Could you reproduce the lines below from the one with "core_margin: 2" through the one with "wire [3:0] e_idx"? Keep both ends and add nothing.

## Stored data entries

<<<<

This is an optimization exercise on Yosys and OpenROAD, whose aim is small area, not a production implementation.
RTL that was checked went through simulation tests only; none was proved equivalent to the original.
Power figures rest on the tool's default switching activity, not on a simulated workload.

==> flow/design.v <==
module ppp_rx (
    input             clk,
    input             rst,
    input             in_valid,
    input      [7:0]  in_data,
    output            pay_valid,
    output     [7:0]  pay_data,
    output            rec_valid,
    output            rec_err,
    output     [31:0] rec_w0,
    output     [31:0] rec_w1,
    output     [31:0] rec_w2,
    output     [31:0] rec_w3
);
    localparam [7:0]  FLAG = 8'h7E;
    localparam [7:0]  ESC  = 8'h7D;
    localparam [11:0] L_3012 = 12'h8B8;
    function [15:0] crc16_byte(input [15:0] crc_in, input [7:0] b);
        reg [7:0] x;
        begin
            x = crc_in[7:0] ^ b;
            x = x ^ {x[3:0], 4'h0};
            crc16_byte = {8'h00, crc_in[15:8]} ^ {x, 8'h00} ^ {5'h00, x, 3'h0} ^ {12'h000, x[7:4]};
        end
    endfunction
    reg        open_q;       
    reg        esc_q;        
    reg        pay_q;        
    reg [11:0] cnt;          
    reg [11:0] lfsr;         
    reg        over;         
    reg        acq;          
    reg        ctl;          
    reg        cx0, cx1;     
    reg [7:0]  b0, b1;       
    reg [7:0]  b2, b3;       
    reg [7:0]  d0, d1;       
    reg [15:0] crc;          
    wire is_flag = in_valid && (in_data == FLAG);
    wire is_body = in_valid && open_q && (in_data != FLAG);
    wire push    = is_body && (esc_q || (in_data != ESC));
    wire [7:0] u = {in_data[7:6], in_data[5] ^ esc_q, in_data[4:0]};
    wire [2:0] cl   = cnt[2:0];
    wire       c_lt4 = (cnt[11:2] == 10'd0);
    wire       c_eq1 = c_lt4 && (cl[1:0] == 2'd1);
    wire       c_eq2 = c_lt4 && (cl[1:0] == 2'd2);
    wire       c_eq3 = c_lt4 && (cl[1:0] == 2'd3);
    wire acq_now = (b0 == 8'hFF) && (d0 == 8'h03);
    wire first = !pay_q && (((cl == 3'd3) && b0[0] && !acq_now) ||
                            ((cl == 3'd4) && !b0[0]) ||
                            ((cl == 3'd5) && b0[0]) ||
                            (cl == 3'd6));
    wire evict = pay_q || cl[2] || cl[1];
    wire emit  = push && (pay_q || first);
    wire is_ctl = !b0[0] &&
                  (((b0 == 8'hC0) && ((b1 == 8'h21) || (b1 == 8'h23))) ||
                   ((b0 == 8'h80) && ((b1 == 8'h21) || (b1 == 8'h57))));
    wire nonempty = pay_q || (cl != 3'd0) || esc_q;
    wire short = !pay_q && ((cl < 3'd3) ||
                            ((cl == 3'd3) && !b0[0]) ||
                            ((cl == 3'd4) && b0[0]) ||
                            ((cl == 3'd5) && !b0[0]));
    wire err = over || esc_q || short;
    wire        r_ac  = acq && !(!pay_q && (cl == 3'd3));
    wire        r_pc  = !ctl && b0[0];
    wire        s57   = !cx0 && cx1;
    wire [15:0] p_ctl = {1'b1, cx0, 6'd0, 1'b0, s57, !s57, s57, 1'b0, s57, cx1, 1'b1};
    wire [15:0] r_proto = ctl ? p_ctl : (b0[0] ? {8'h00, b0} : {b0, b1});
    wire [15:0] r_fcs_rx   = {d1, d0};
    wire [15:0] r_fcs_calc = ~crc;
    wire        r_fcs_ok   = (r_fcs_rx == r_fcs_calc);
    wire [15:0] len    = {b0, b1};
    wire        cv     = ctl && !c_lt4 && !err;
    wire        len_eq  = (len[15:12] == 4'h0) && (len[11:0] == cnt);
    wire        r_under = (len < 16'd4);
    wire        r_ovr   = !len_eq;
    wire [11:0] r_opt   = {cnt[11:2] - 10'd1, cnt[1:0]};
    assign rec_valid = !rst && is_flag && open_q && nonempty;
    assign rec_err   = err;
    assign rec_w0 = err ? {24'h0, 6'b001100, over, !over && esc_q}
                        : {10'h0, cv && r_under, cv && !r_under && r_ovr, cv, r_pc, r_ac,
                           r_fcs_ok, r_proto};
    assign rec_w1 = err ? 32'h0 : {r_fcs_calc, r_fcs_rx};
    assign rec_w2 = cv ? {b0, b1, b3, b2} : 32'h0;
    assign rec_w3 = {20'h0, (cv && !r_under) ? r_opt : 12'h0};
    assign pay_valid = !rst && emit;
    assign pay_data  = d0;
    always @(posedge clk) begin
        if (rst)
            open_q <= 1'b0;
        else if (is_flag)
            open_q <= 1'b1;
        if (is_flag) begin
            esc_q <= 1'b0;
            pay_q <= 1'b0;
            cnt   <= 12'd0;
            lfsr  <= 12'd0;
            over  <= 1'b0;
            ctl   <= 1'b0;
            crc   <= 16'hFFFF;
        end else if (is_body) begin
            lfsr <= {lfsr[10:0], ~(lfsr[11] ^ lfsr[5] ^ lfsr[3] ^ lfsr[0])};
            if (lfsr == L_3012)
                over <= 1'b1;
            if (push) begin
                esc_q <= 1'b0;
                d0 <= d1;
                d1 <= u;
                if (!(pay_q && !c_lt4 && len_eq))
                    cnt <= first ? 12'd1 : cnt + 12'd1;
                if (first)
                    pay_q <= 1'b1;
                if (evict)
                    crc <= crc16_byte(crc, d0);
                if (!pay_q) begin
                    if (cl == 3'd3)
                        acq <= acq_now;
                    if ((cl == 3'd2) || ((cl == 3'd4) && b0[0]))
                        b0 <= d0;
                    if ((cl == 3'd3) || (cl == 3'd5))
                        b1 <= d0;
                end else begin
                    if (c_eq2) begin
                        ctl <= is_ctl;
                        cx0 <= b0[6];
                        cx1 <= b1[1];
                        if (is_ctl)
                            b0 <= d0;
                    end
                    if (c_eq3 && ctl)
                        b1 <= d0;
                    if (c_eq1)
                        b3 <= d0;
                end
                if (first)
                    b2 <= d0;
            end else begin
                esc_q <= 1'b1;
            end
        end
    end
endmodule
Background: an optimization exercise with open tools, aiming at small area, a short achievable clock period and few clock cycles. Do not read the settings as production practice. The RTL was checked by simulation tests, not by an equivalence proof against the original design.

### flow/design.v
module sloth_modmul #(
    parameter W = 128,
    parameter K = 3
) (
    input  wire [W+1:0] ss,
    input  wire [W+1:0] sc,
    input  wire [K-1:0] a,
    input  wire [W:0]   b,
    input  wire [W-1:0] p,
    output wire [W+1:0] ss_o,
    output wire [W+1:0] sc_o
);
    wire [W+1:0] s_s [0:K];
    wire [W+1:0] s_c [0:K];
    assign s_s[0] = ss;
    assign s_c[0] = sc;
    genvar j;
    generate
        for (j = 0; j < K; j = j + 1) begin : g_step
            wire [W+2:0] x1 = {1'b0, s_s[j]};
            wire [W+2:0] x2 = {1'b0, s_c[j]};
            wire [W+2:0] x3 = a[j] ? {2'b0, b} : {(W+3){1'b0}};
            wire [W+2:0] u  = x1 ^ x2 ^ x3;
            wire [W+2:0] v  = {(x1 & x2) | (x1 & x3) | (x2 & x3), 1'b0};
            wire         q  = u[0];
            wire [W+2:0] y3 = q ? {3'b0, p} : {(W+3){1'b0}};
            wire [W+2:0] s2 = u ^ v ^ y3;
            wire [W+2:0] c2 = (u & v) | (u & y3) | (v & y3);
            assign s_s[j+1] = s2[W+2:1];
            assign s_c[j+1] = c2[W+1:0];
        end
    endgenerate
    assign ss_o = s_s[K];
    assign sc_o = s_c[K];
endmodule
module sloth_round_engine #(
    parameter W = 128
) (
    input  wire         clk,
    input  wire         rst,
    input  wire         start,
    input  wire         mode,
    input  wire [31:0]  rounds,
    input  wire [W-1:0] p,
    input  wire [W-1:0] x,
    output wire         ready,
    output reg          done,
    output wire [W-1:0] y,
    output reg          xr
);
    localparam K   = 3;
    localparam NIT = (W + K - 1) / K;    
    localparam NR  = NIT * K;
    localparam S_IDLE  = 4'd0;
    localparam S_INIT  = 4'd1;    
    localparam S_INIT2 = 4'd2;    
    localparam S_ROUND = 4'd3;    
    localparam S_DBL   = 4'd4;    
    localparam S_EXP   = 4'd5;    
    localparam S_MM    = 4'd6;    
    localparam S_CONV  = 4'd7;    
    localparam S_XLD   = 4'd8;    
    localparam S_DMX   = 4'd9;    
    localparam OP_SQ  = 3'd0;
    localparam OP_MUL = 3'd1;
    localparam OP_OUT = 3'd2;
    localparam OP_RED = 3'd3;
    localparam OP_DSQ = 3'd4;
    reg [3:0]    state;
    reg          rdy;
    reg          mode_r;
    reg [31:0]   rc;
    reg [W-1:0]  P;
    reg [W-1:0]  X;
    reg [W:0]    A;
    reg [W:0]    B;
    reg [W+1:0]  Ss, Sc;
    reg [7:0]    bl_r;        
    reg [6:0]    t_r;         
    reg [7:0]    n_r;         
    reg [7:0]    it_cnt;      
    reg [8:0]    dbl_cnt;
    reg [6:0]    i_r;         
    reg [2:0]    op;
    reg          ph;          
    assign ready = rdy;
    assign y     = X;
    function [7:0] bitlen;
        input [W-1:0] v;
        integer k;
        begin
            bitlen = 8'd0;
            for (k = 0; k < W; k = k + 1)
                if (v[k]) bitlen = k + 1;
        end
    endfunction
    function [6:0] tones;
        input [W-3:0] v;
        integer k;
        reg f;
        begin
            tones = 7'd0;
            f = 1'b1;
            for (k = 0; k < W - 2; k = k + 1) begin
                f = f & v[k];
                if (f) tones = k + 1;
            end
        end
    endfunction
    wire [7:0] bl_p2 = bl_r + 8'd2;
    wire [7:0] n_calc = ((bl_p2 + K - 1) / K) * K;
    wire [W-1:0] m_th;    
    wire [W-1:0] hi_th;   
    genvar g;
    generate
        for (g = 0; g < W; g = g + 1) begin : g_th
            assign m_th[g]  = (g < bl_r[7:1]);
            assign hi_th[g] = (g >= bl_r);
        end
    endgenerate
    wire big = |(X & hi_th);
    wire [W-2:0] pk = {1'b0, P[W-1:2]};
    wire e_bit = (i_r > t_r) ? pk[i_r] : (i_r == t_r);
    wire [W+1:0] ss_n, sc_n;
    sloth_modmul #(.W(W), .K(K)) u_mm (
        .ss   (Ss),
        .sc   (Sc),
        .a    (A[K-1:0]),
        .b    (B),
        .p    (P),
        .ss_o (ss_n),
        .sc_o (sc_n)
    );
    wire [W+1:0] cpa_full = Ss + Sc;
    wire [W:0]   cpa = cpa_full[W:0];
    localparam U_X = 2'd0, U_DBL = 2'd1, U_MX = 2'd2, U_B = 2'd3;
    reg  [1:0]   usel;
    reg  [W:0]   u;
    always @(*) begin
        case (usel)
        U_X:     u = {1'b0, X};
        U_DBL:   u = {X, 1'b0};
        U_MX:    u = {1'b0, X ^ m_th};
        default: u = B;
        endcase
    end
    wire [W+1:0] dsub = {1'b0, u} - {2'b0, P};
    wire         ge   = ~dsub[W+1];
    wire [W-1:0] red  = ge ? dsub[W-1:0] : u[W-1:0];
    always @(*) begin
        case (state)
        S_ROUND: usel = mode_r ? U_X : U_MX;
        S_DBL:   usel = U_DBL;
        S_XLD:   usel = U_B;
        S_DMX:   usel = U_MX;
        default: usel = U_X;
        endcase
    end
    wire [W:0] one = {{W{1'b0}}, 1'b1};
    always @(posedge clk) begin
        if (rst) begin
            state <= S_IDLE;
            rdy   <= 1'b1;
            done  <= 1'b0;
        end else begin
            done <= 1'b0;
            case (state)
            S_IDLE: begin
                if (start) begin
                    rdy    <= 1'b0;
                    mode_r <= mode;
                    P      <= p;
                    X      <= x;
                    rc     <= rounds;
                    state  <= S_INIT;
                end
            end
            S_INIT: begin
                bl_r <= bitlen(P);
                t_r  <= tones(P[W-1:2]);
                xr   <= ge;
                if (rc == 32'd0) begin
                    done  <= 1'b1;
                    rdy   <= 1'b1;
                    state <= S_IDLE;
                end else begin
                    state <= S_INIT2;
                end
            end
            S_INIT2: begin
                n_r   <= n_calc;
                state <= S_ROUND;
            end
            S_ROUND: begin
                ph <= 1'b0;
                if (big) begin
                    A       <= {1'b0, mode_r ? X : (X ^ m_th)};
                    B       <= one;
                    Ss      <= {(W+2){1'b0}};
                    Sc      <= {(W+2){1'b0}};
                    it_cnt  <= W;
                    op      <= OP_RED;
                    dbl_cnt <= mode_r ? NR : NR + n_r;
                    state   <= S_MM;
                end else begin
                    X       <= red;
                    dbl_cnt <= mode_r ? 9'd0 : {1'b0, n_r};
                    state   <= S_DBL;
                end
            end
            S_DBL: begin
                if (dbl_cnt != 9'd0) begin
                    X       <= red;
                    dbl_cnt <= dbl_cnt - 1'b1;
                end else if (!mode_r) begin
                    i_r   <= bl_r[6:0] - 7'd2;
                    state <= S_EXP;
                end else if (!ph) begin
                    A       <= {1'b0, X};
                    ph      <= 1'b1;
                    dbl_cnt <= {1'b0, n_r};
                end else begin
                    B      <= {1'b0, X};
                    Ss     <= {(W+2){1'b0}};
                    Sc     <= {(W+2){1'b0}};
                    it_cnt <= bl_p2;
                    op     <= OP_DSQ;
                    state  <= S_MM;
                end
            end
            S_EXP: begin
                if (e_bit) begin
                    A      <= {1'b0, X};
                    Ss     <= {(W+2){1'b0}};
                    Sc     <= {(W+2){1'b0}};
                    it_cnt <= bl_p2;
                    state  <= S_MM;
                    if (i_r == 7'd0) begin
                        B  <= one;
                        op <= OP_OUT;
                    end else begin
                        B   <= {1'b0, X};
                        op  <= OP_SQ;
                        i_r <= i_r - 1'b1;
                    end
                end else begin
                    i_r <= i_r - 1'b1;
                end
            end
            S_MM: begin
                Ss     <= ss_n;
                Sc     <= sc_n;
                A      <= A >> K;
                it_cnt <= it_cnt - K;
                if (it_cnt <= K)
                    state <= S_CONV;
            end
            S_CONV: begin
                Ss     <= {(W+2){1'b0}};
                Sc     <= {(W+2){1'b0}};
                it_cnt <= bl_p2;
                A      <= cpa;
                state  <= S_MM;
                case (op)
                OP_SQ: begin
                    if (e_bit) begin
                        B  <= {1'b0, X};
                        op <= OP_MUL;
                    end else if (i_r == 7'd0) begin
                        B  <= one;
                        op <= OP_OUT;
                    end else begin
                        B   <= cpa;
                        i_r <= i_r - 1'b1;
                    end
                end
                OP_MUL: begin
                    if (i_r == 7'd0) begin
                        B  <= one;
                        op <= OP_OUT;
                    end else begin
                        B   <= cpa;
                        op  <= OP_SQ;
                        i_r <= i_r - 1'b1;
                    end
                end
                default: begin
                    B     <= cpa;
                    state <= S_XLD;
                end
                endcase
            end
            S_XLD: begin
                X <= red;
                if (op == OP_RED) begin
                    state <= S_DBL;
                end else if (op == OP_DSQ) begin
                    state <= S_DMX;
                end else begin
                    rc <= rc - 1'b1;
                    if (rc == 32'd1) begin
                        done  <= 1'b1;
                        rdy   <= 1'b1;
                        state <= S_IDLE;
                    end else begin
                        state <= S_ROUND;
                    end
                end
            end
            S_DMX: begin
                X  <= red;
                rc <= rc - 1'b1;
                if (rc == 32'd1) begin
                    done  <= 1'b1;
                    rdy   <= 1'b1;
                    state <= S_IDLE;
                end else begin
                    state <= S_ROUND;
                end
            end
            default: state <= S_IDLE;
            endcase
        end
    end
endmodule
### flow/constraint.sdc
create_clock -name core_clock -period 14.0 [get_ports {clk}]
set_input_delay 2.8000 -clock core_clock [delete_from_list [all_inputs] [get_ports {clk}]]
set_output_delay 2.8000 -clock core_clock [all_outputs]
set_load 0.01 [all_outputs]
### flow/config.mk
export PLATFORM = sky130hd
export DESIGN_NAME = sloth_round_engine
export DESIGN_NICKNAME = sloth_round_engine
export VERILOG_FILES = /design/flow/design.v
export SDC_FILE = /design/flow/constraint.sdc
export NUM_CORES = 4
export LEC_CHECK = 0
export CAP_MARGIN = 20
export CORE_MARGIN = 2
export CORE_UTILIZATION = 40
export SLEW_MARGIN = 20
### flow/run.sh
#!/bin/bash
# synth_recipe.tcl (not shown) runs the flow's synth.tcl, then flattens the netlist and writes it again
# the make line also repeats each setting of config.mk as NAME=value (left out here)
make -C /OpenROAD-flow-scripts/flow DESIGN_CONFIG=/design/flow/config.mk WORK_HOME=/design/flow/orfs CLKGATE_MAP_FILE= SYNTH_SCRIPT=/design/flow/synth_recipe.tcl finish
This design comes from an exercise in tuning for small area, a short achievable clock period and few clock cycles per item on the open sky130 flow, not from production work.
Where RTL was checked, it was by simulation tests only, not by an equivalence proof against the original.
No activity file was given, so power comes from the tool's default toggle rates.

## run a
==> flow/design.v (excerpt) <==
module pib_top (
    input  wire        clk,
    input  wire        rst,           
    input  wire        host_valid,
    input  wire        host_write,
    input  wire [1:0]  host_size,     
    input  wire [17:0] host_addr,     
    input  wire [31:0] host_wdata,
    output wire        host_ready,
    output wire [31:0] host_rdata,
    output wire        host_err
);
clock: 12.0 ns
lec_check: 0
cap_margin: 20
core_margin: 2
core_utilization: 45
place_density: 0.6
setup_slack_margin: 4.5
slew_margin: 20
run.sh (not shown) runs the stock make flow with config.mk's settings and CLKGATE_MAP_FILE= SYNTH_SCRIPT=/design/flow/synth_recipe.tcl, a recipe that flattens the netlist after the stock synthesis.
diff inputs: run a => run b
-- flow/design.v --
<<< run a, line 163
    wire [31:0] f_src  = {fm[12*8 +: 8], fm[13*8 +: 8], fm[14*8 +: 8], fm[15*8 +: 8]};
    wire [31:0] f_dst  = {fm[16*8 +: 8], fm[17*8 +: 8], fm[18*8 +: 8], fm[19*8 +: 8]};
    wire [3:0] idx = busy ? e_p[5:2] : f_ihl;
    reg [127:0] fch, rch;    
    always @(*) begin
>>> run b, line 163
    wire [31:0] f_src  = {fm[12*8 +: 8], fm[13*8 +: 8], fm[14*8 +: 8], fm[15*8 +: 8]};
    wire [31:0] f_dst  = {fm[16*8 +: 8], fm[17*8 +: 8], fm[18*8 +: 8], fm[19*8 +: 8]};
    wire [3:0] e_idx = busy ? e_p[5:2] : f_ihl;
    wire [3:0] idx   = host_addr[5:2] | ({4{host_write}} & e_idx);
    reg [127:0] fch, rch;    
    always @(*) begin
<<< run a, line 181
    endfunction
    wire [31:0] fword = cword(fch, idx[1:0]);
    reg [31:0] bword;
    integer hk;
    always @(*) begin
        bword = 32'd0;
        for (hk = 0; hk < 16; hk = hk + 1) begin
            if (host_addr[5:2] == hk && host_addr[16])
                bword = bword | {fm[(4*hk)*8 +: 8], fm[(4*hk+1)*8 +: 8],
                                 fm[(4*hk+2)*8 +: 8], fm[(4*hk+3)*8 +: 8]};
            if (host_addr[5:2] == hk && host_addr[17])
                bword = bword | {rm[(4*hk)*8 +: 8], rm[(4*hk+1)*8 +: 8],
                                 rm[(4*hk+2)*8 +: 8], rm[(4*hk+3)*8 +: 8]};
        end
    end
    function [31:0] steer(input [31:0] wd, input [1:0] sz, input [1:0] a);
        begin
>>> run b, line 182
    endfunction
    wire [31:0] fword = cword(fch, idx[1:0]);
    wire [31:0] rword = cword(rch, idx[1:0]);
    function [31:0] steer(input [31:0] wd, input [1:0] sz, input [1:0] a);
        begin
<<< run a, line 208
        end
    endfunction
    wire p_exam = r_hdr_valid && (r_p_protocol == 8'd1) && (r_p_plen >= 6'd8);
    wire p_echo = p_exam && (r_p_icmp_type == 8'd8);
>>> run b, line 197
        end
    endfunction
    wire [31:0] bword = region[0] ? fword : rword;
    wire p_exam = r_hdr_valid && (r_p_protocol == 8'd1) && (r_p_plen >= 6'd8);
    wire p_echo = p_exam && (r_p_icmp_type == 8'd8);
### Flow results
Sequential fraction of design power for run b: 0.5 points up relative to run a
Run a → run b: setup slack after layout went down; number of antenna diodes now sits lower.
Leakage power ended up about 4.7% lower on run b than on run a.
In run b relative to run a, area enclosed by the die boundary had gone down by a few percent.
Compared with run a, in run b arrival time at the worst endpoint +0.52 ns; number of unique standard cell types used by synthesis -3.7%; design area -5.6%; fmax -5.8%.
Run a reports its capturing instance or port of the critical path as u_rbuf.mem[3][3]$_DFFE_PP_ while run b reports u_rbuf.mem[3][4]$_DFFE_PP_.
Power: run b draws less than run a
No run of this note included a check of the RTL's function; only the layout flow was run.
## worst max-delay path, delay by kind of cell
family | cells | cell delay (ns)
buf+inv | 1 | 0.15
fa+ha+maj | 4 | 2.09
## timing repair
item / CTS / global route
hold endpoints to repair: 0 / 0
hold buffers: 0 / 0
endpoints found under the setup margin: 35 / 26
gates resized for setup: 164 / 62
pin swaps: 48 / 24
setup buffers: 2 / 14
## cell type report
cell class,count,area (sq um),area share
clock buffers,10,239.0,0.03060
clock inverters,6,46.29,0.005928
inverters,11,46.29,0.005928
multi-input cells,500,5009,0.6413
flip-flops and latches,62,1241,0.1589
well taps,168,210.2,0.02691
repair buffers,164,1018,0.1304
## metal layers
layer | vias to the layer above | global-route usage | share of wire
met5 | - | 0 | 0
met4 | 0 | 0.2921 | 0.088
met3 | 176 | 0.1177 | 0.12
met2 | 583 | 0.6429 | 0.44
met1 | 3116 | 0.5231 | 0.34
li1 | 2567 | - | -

>>>>

## RESULT
core_margin: 2
core_utilization: 45
place_density: 0.6
setup_slack_margin: 4.5
slew_margin: 20
run.sh (not shown) runs the stock make flow with config.mk's settings and CLKGATE_MAP_FILE= SYNTH_SCRIPT=/design/flow/synth_recipe.tcl, a recipe that flattens the netlist after the stock synthesis.
diff inputs: run a => run b
-- flow/design.v --
<<< run a, line 163
    wire [31:0] f_src  = {fm[12*8 +: 8], fm[13*8 +: 8], fm[14*8 +: 8], fm[15*8 +: 8]};
    wire [31:0] f_dst  = {fm[16*8 +: 8], fm[17*8 +: 8], fm[18*8 +: 8], fm[19*8 +: 8]};
    wire [3:0] idx = busy ? e_p[5:2] : f_ihl;
    reg [127:0] fch, rch;    
    always @(*) begin
>>> run b, line 163
    wire [31:0] f_src  = {fm[12*8 +: 8], fm[13*8 +: 8], fm[14*8 +: 8], fm[15*8 +: 8]};
    wire [31:0] f_dst  = {fm[16*8 +: 8], fm[17*8 +: 8], fm[18*8 +: 8], fm[19*8 +: 8]};
    wire [3:0] e_idx = busy ? e_p[5:2] : f_ihl;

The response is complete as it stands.